穂乃嘉は時たち三人と知り合いらしく、神楽や新八と仲良さげに話していた。
「あれ、」
と、そこで穂乃嘉は話をやめ、和月を見つめてきた。大きな金色をした眼だ。ふたりの目がかち合い、和月が名乗る。
「あたし和月だよ、斎賀和月。よろしくね」
「和月はこないだここに来てんだよ」
和月が名乗ると、銀時がフォローを入れてくれた。その左手には団子。餡子がいっぱい乗ってるやつだ。
「はじめまして、私は中野穂乃嘉って言います! 穂乃嘉でどうぞーっ!」
大きな愛らしい眼に、整った顔立ち。その長い髪は金色にも見える茶髪をしていて、すれ違った十人中八人が振り返るような美人さんだ。
四人は一体どんな関係なのかと、和月は銀時に視線を向けた。その視線に気付いたらしく、銀時が手短に説明する。
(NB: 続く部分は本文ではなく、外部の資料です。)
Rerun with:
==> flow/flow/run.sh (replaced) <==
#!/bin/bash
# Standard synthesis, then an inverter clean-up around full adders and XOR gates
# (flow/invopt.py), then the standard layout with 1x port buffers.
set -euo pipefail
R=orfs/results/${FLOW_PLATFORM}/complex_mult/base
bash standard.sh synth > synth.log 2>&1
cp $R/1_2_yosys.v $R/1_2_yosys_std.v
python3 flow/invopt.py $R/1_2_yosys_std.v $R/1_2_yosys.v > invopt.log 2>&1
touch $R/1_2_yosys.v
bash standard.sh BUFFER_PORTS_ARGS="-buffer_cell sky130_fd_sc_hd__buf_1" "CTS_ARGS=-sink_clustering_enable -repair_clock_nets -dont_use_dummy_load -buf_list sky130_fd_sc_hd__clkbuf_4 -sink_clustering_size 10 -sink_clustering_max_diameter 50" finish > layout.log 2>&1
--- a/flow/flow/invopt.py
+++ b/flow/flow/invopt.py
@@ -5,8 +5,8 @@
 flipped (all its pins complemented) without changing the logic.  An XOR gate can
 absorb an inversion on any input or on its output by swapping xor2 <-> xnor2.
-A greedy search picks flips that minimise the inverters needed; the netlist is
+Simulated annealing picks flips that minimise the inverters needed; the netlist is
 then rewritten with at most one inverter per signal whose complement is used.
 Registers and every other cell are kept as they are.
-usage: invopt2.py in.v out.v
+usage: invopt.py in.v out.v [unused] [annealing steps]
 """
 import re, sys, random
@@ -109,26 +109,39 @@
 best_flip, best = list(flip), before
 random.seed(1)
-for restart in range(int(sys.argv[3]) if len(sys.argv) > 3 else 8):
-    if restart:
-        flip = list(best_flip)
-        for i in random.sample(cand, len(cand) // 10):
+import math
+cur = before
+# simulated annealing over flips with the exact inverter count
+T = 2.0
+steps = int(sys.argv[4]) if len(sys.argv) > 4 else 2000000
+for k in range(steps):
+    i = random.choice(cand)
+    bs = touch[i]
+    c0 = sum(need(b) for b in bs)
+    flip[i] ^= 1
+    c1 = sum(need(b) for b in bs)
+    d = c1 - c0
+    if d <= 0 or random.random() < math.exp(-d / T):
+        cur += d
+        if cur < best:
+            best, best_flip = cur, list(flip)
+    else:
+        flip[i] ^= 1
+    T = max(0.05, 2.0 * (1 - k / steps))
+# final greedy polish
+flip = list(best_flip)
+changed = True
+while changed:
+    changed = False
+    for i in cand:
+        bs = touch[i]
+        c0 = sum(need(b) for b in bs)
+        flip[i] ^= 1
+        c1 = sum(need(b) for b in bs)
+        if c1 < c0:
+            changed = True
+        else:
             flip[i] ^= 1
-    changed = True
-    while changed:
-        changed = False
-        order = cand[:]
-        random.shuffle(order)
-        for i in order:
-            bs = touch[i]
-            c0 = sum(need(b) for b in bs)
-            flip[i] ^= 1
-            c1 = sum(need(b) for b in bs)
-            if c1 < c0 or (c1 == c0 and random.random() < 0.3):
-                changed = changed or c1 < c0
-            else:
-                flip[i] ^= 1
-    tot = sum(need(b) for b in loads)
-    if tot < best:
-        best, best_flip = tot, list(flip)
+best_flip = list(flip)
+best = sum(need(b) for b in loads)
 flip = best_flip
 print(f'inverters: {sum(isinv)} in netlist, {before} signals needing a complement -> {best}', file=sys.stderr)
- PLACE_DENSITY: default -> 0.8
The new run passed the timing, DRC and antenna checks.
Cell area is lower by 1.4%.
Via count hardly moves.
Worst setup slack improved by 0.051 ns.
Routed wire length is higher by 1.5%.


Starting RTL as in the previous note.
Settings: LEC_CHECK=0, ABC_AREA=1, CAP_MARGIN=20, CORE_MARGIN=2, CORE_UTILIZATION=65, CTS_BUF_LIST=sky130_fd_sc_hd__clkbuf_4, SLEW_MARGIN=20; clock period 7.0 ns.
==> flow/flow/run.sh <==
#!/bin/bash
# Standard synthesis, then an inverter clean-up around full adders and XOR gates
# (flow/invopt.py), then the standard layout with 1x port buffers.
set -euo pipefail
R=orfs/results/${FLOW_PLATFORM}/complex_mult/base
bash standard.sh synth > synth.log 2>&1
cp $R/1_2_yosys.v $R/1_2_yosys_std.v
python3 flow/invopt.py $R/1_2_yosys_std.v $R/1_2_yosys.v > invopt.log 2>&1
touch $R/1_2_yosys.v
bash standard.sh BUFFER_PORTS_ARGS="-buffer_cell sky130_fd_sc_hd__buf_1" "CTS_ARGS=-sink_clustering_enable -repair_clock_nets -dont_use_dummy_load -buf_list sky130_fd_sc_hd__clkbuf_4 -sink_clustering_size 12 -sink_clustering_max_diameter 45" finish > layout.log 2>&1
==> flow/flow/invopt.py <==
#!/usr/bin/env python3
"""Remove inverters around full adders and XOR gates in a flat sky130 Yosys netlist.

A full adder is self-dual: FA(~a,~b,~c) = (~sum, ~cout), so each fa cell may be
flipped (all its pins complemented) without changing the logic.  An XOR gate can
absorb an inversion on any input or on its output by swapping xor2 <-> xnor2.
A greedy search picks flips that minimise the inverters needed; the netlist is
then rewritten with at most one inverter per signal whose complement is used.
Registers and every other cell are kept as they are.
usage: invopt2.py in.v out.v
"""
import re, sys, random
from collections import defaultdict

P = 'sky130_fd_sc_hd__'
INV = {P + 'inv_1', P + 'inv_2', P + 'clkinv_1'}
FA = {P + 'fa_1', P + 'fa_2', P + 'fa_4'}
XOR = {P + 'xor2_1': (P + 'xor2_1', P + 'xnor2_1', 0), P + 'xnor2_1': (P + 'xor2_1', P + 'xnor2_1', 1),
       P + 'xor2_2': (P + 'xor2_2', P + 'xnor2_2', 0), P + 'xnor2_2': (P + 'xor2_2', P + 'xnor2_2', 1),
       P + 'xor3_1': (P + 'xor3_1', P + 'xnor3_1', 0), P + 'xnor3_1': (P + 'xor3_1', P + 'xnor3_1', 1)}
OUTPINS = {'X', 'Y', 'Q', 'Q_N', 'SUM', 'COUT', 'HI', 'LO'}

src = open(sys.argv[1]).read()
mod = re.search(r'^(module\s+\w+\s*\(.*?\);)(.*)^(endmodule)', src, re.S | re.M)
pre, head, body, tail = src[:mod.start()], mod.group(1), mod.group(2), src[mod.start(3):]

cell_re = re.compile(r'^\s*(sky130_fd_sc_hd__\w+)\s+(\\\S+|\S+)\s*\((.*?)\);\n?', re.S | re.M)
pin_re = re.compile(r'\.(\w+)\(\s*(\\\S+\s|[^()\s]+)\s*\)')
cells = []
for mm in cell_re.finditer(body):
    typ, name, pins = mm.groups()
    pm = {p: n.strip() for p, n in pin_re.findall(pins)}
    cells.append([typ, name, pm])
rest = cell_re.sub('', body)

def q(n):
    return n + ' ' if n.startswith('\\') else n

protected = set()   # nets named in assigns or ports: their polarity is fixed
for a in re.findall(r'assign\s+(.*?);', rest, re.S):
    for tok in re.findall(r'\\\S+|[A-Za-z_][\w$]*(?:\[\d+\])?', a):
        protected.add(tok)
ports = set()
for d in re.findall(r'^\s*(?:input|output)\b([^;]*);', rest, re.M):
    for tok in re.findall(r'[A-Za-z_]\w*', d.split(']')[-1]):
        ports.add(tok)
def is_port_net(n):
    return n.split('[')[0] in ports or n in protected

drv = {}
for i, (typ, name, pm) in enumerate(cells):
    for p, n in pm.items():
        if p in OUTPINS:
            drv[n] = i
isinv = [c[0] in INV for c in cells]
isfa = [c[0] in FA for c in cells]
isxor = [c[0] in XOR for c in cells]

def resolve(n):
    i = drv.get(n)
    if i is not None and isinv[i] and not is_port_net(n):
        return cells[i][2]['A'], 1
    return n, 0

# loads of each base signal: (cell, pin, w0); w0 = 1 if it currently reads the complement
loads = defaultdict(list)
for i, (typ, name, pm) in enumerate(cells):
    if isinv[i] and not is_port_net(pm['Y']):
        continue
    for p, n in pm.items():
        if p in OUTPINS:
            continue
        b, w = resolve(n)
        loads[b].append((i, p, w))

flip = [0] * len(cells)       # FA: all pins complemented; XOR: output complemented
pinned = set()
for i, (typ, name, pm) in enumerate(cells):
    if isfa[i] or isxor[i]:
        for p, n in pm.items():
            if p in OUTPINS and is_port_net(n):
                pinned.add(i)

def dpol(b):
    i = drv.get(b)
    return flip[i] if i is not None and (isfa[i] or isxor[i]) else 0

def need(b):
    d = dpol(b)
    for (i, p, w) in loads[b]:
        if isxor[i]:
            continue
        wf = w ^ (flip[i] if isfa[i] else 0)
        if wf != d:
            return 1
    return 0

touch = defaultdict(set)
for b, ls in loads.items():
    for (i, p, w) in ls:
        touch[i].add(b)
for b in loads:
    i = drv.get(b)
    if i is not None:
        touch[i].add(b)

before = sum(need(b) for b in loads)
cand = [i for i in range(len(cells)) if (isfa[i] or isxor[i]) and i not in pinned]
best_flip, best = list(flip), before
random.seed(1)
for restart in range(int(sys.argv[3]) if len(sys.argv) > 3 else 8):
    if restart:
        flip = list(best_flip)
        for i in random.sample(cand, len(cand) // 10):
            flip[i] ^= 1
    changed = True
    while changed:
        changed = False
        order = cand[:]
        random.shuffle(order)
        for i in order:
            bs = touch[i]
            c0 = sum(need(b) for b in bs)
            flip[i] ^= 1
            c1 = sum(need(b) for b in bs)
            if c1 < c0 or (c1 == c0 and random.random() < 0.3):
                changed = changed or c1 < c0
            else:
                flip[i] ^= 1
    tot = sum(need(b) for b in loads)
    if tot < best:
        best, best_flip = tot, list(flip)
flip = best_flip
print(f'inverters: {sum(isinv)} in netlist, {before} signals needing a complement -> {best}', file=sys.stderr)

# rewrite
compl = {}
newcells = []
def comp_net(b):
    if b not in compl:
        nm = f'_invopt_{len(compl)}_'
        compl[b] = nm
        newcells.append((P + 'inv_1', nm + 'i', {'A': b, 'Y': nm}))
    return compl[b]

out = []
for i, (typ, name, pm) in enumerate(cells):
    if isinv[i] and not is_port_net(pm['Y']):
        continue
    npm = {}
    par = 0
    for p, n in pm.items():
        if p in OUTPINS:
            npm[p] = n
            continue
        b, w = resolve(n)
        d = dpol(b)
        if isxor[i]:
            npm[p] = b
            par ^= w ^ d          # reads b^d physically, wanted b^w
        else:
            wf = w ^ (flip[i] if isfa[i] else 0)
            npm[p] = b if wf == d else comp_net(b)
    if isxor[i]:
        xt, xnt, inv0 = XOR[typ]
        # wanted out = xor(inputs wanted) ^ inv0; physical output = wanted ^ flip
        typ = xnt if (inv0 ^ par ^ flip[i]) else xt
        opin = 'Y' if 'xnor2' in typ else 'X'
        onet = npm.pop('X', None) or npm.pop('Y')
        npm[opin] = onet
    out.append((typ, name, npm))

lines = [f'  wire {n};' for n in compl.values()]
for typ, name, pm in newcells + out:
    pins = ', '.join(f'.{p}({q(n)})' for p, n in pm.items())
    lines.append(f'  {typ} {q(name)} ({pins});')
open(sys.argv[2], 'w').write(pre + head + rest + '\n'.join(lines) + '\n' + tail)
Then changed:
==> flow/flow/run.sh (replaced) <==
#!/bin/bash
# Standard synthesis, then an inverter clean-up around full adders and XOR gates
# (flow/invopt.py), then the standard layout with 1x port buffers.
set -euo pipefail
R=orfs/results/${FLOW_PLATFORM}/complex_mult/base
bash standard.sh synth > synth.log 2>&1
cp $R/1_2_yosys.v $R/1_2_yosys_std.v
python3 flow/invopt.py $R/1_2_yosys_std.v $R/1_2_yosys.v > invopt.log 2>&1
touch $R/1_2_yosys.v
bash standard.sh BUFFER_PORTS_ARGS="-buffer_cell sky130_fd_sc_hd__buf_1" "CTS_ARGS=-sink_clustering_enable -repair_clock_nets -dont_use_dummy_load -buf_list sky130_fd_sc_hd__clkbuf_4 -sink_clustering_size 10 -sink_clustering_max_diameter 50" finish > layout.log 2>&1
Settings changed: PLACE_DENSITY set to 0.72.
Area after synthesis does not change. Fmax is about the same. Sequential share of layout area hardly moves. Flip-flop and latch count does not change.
「穂乃嘉はお前が来る半年前まで真選組にいたんだよ。まァ今は江戸を出てるがな」
ということは、アリスや寥も穂乃嘉のことを知らないのだろう。前はじめて寥に会ったとき、土方は寥のことを「入隊したばっか」だと話していたから。
「移動することになって引っ越したんです。今日はお休みなんで遊びに来ました!」
穂乃嘉はそう言うと、にっこり微笑んだ。彼女の隣にいた神楽は唇を尖らせる。
「じゃすぐに帰っちゃうアルカ、穂乃嘉」
「うん。夕方には帰るね」
「もっとゆっくりしていけばいいじゃないですか、夕飯つくりますよ」
そういう二人の言葉を穂乃嘉はやんわりと断ると、既に運ばれていたみたらし団子に手をのばした。十本入りで注文していた団子の半分はすでに神楽の胃袋に消えている。
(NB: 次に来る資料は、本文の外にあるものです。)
Background: an optimization exercise with open tools, aiming at small area. Do not read the settings as production practice. In this exercise RTL edits were held to simulation tests only and were not proved equivalent to the original. Power figures rest on the tool's default switching activity, not on a simulated workload.

== run 1 ==
// Top_module
module Top_module(
	input clk,
	input rstbt,
	output [8:0] aio,
	output [2:0] bo,
	input bi,
	output [17:0] mem_addr,
	input [5:0] mem_data_in,
	output [5:0] mem_data_out,
	output mem_wen,
	output mem_lbn,
	output sram_csn,
	output sram_oen,
	output sdram_csn
    );
==> flow/config.mk <==
export PLATFORM = sky130hd
export DESIGN_NAME = Top_module
export DESIGN_NICKNAME = Top_module
export VERILOG_FILES = /design/flow/design.v
export SDC_FILE = /design/flow/constraint.sdc
export NUM_CORES = 4
export LEC_CHECK = 0
export CAP_MARGIN = 20
export CORE_MARGIN = 2
export CORE_UTILIZATION = 40
export CTS_BUF_LIST = sky130_fd_sc_hd__clkbuf_8
export CTS_CLUSTER_DIAMETER = 100
export CTS_CLUSTER_SIZE = 30
export SLEW_MARGIN = 20
==> flow/constraint.sdc <==
create_clock -name core_clock -period 10.0 [get_ports {clk}]
set_input_delay 2.0000 -clock core_clock [delete_from_list [all_inputs] [get_ports {clk}]]
set_output_delay 2.0000 -clock core_clock [all_outputs]
set_load 0.01 [all_outputs]
standard.sh (not shown) runs the stock make flow with config.mk's settings and CLKGATE_MAP_FILE= SYNTH_SCRIPT=/design/flow/synth_recipe.tcl, a recipe that flattens the netlist after the stock synthesis.
==> flow/flow/run.sh <==
#!/bin/bash
# Own flow: the standard layout, with the combinational logic of the standard
# synthesis re-mapped for area by ABC. Registers (instances, names, cell types)
# are those of the standard synthesis.
set -euo pipefail
WORK=$(pwd)
R=$WORK/orfs/results/$FLOW_PLATFORM/Top_module/base
LIB=$FLOW_HOME/platforms/$FLOW_PLATFORM/lib/sky130_fd_sc_hd__tt_025C_1v80.lib
YOSYS=$FLOW_HOME/../tools/install/yosys/bin/yosys
[ -x "$YOSYS" ] || YOSYS=yosys

# 1. standard synthesis
bash standard.sh synth > $WORK/1_standard_synth.log 2>&1

# 2. re-map the combinational logic for area
mkdir -p $WORK/remap
cp $R/1_2_yosys.v $WORK/remap/standard.v
DONT_USE=""
for c in $(grep -o "\-dont_use [^ ]*" $WORK/orfs/logs/$FLOW_PLATFORM/Top_module/base/1_2_yosys.log | awk '{print $2}' | sort -u); do
  DONT_USE="$DONT_USE -dont_use $c"
done
REMAP_LIB=$LIB REMAP_DONT_USE="$DONT_USE" REMAP_IN=$WORK/remap/standard.v REMAP_TOP=$FLOW_TOP \
  REMAP_SCRIPT=$WORK/flow/remap.abc REMAP_OUT=$WORK/remap/remapped.v \
  $YOSYS -c $WORK/flow/remap.tcl > $WORK/2_remap.log 2>&1

# 3. the standard layout of the re-mapped netlist
bash standard.sh clean_synth > $WORK/3_clean_synth.log 2>&1
if [ -f $WORK/flow/cts_args ]; then
  bash standard.sh SYNTH_NETLIST_FILES=$WORK/remap/remapped.v "CTS_ARGS=$(cat $WORK/flow/cts_args)" finish > $WORK/4_layout.log 2>&1
else
  bash standard.sh SYNTH_NETLIST_FILES=$WORK/remap/remapped.v finish > $WORK/4_layout.log 2>&1
fi
==> flow/flow/cts_args <==
-sink_clustering_enable -repair_clock_nets -sink_clustering_size 30 -sink_clustering_max_diameter 100 -buf_list sky130_fd_sc_hd__clkbuf_8 -sink_buffer_max_cap_derate 3.0
==> flow/flow/remap.abc <==
strash
 &get -n
 &deepsyn -T 30
 &put
 dch -f
 amap
 topo
Other scripts of this flow, unchanged in this note and not shown: flow/flow/remap.tcl
Run 1: it failed during clock tree synthesis, and the tool reported CTS-0109.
「ねぇ穂乃嘉、敬語使わなくていいよ。同い年位でしょ?」
がたんと身を乗り出して和月が言うと、穂乃嘉は一瞬眼を見開いた。和月がそう言うとは思わなかったのだろう。
「うん——よろしくね、和月ちゃん」
戸惑いながらも微笑んで見せた穂乃嘉の笑顔。やはり美人さんで、これを向けられたら誰でも即KOではないのだろうか。ある意味最強の武器である。
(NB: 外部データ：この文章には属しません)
This is an optimization exercise on Yosys and OpenROAD, whose aim is small area, a short achievable clock period and few clock cycles, not a production implementation.
At most, simulation tests tie the RTL to the original design; equivalence was not proved.
Power is estimated from default activity; no workload was simulated.

==> inputs of v25 <==
==> flow/design.v <==
module Processador (
	input  wire        clock,
	input  wire        reset,
	output wire [9:0]  imem_addr,
	input  wire [31:0] imem_data,
	output wire        in_req,
	input  wire        in_valid,
	input  wire [31:0] in_data,
	output wire        out_valid,
	input  wire        out_ready,
	output wire [31:0] out_data,
	output wire        halted
);
	localparam DIV_STEPS = 2;
	localparam [5:0] OP_ADD=6'd0, OP_SUB=6'd1, OP_ADDI=6'd2, OP_SUBI=6'd3,
		OP_MULT=6'd4, OP_NOT=6'd5, OP_AND=6'd6, OP_OR=6'd7, OP_XOR=6'd8, OP_SLT=6'd9,
		OP_SHFL=6'd10, OP_SHFR=6'd11, OP_LW=6'd12, OP_LI=6'd13, OP_SW=6'd14,
		OP_BEQ=6'd15, OP_BNEQ=6'd16, OP_BEQZ=6'd17, OP_JMP=6'd18, OP_JMPR=6'd19,
		OP_NOP=6'd20, OP_IN=6'd21, OP_OUT=6'd22, OP_HLT=6'd23, OP_MOVE=6'd24,
		OP_DIV=6'd25, OP_MOD=6'd26, OP_SGT=6'd27, OP_SLE=6'd28, OP_SGE=6'd29;
	reg  [9:0]  pc;
	reg  [31:0] ir;
	reg         irv;        
	reg         irpt;       
	reg         halt_r;
	reg         inreq_r;
	reg         in_got;     
	reg  [31:0] in_buf;
	reg         v0, v1;     
	reg  [31:0] e0, e1;
	reg         busy;       
	reg  [31:0] dv_r, dv_d;
	reg  [15:0] dv_q;
	reg  [5:0]  dv_n;       
	reg  [31:0] rf  [1:31];
	reg  [31:0] mem [0:100];
	assign imem_addr = pc;
	assign in_req    = inreq_r;
	assign out_valid = v0;
	assign out_data  = e0;
	assign halted    = halt_r;
	wire [5:0]  op    = ir[31:26];
	wire [4:0]  rs    = ir[25:21];
	wire [4:0]  rt    = ir[20:16];
	wire [4:0]  rd    = ir[15:11];
	wire [4:0]  shamt = ir[10:6];
	wire [31:0] simm  = {{16{ir[15]}}, ir[15:0]};
	wire is_add  = (op == OP_ADD) | (op == OP_NOP);
	wire is_sub  = (op == OP_SUB);
	wire is_addi = (op == OP_ADDI) | (op == OP_LI) | (op == OP_MOVE);
	wire is_subi = (op == OP_SUBI);
	wire is_mult = (op == OP_MULT);
	wire is_not  = (op == OP_NOT);
	wire is_and  = (op == OP_AND);
	wire is_or   = (op == OP_OR);
	wire is_xor  = (op == OP_XOR);
	wire is_slt  = (op == OP_SLT);
	wire is_sgt  = (op == OP_SGT);
	wire is_sle  = (op == OP_SLE);
	wire is_sge  = (op == OP_SGE);
	wire is_shfl = (op == OP_SHFL);
	wire is_shfr = (op == OP_SHFR);
	wire is_lw   = (op == OP_LW);
	wire is_sw   = (op == OP_SW);
	wire is_beq  = (op == OP_BEQ) | (op == OP_BNEQ);
	wire is_beqz = (op == OP_BEQZ);
	wire is_jmpr = (op == OP_JMPR);
	wire is_in   = (op == OP_IN);
	wire is_out  = (op == OP_OUT);
	wire is_hlt  = (op == OP_HLT);
	wire is_div  = (op == OP_DIV);
	wire is_mod  = (op == OP_MOD);
	wire is_dm   = is_div | is_mod;
	wire [31:0] A = (rs == 5'd0) ? 32'd0 : rf[rs];
	wire [31:0] B = (rt == 5'd0) ? 32'd0 : rf[rt];
	wire        use_imm = is_addi | is_subi | is_lw | is_sw;
	wire        do_sub  = is_sub | is_subi | is_slt | is_sgt | is_sle | is_sge;
	wire [31:0] X       = use_imm ? simm : B;
	wire [32:0] sum     = {1'b0, A} + {1'b0, do_sub ? ~X : X} + {32'd0, do_sub};
	wire        lt      = ~sum[32];           
	wire        eq      = (A == B);
	wire        azero   = (A == 32'd0);
	wire [31:0] dn_a = is_div ? {16'd0, A[15:0]} : A;
	wire [31:0] dn_b = is_div ? {16'd0, B[15:0]} : B;
	function [5:0] clz32;
		input [31:0] x;
		integer i;
		begin
			clz32 = 6'd32;
			for (i = 0; i < 32; i = i + 1)
				if (x[i]) clz32 = 6'd31 - i[5:0];
		end
	endfunction
	wire [5:0] za = clz32(dn_a);
	wire [5:0] zb = clz32(dn_b);
	wire [6:0] dk = {1'b0, zb} - {1'b0, za};
	wire       bzero = (dn_b == 32'd0);
	wire       dtriv = bzero | dk[6];
	wire [31:0] dtriv_res = is_div ? (bzero ? 32'h0000ffff : 32'd0) : A;
	function [31:0] rev32;
		input [31:0] x;
		integer i;
		begin
			for (i = 0; i < 32; i = i + 1)
				rev32[i] = x[31 - i];
		end
	endfunction
	wire [31:0] sh_in  = is_dm ? dn_b : (is_shfr ? rev32(A) : A);
	wire [4:0]  sh_amt = is_dm ? dk[4:0] : shamt;
	wire [31:0] sh_out = sh_in << sh_amt;
	reg  [31:0] it_r [0:DIV_STEPS];
	reg  [31:0] it_d [0:DIV_STEPS];
	reg  [15:0] it_q [0:DIV_STEPS];
	reg  [32:0] it_t;
	integer s;
	always @(*) begin
		it_r[0] = dv_r;
		it_d[0] = dv_d;
		it_q[0] = dv_q;
		for (s = 0; s < DIV_STEPS; s = s + 1) begin
			it_t = {1'b0, it_r[s]} - {1'b0, it_d[s]};
			if (dv_n > s) begin
				it_r[s+1] = it_t[32] ? it_r[s] : it_t[31:0];
				it_q[s+1] = {it_q[s][14:0], ~it_t[32]};
				it_d[s+1] = {1'b0, it_d[s][31:1]};
			end else begin
				it_r[s+1] = it_r[s];
				it_q[s+1] = it_q[s];
				it_d[s+1] = it_d[s];
			end
		end
	end
	wire        dv_last = (dv_n <= DIV_STEPS);
	wire [31:0] dv_res  = is_div ? {16'd0, it_q[DIV_STEPS]} : it_r[DIV_STEPS];
	wire        dm_done = busy ? dv_last : dtriv;
	wire [31:0] prod = A[15:0] * B[15:0];
	wire [6:0]  maddr = sum[6:0];
	wire [31:0] mrd   = (maddr <= 7'd100) ? mem[maddr] : 32'd0;
	reg [31:0] wb;
	always @(*) begin
		wb = sum[31:0];
		if (is_mult) wb = prod;
		if (is_not)  wb = ~A;
		if (is_and)  wb = A & B;
		if (is_or)   wb = A | B;
		if (is_xor)  wb = A ^ B;
		if (is_slt)  wb = {31'd0, lt};
		if (is_sgt)  wb = {31'd0, ~lt & ~eq};
		if (is_sle)  wb = {31'd0, lt | eq};
		if (is_sge)  wb = {31'd0, ~lt};
		if (is_shfl) wb = sh_out;
		if (is_shfr) wb = rev32(sh_out);
		if (is_lw)   wb = mrd;
		if (is_in)   wb = in_buf;
		if (is_dm)   wb = busy ? dv_res : dtriv_res;
	end
	wire wr_rd = is_add | is_sub | is_mult | is_not | is_and | is_or | is_xor |
	             is_slt | is_sgt | is_sle | is_sge | is_shfl | is_shfr | is_dm;
	wire wr_rt = is_addi | is_subi | is_lw | is_in;
	wire [4:0] wdst = wr_rd ? rd : rt;
	wire ev      = irv & ~halt_r;
	wire e_stall = (is_in & ~in_got) | (is_out & v1) | is_hlt | (is_dm & ~dm_done);
	wire e_adv   = ~halt_r & (~irv | ~e_stall);     
	wire e_fire  = ev & ~e_stall;                    
	wire taken   = (is_beq & eq) | (is_beqz & azero);
	wire squash  = ev & ((taken & ~irpt) | is_jmpr);
	wire [9:0] e_tgt = is_jmpr ? A[9:0] : ir[9:0];
	wire rf_we  = e_fire & (wr_rd | wr_rt) & (wdst != 5'd0);
	wire mem_we = e_fire & is_sw;
	wire [5:0] fop = imem_data[31:26];
	wire       fredir = (fop == OP_JMP) |
	                    (((fop == OP_BEQ) | (fop == OP_BNEQ)) & (imem_data[25:21] == imem_data[20:16])) |
	                    ((fop == OP_BEQZ) & (imem_data[25:21] == 5'd0));
	wire [9:0] fnext  = fredir ? imem_data[9:0] : pc + 10'd1;
	wire       f_take = e_adv & ~squash;             
	wire pop  = v0 & out_ready;
	wire push = e_fire & is_out;
	wire q_empty_next = ~push & (~v0 | (pop & ~v1));
	always @(posedge clock) begin
		if (reset) begin
			pc      <= 10'd0;
			irv     <= 1'b0;
			halt_r  <= 1'b0;
			inreq_r <= 1'b0;
			in_got  <= 1'b0;
			v0      <= 1'b0;
			v1      <= 1'b0;
			busy    <= 1'b0;
		end else begin
			if (squash)
				pc <= e_tgt;
			else if (e_adv)
				pc <= fnext;
			if (e_adv) begin
				irv  <= ~squash;
				irpt <= fredir;
			end
			if ((ev & is_hlt & q_empty_next) | (f_take & (fop == OP_HLT) & q_empty_next))
				halt_r <= 1'b1;
			inreq_r <= (inreq_r & ~in_valid) | (f_take & (fop == OP_IN));
			in_got  <= inreq_r & in_valid;
			v0 <= v1 | push | (v0 & ~pop);
			v1 <= v1 ? ~pop : (push & v0 & ~pop);
			if (ev & is_dm & ~busy & ~dtriv)
				busy <= 1'b1;
			else if (busy & dv_last)
				busy <= 1'b0;
		end
		if (e_adv)
			ir <= imem_data;
		in_buf <= in_data;
		if (~v0 | pop)
			e0 <= v1 ? e1 : A;
		if (push)
			e1 <= A;
		if (busy) begin
			dv_r <= it_r[DIV_STEPS];
			dv_d <= it_d[DIV_STEPS];
			dv_q <= it_q[DIV_STEPS];
			dv_n <= dv_n - DIV_STEPS;
		end else begin
			dv_r <= dn_a;
			dv_d <= sh_out;
			dv_q <= 16'd0;
			dv_n <= dk[5:0] + 6'd1;
		end
		if (rf_we)
			rf[wdst] <= wb;
		if (mem_we)
			mem[maddr] <= B;
	end
endmodule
「ねぇ銀、久しぶりに万事屋行きたいな、良いでしょ?」
「おー」
銀時の了承を得た穂乃嘉はやったぁと言って立ち上がった。早速万事屋へ帰ろうと、その場にいた全員もそれにつられて立ち上がる。
「れっつごーアル!」
神楽の掛け声と共歩き出した、その刹那。突如、和月の前を歩いていた穂乃嘉が消えた。
「ほほほ穂乃嘉ぁぁっ!?」
神隠し、はたまたテレポートでもしたのかとありもしないことが頭に浮かんだ和月だったが、穂乃嘉はすぐに見つかった。
……和月の足元で。
どうやら転んでしまったらしいが、地面はきちんと整備されているため躓くようなものは何も無い。
「いてて、転んじゃった」
そう言って立ち上がる穂乃嘉の顔には赤い擦り傷。何も無いところで転び怪我をしたにも関わらず、彼女はえへへと笑っている。
和月の脳裏にある言語が浮かんできたのはそれを見たときだった。和月はざっと真後ろにいた銀時の方を振り返ると、小声で訊く。
「ねぇ銀時兄ィ、あのさ、もしかしてさ」
和月のその先に続く台詞を予想したのが、銀時はしきりに頷いている。
「「穂乃嘉って天然じゃね」」
何も無いところで躓き転ぶなど、天然以外の何者でもない。穂乃嘉のある意味最強の武器その弐である。
そんな事を考えている銀時と和月の目線の先では、心配して寄って来た新八と神楽に、穂乃嘉が満面の笑みを浮かべていた。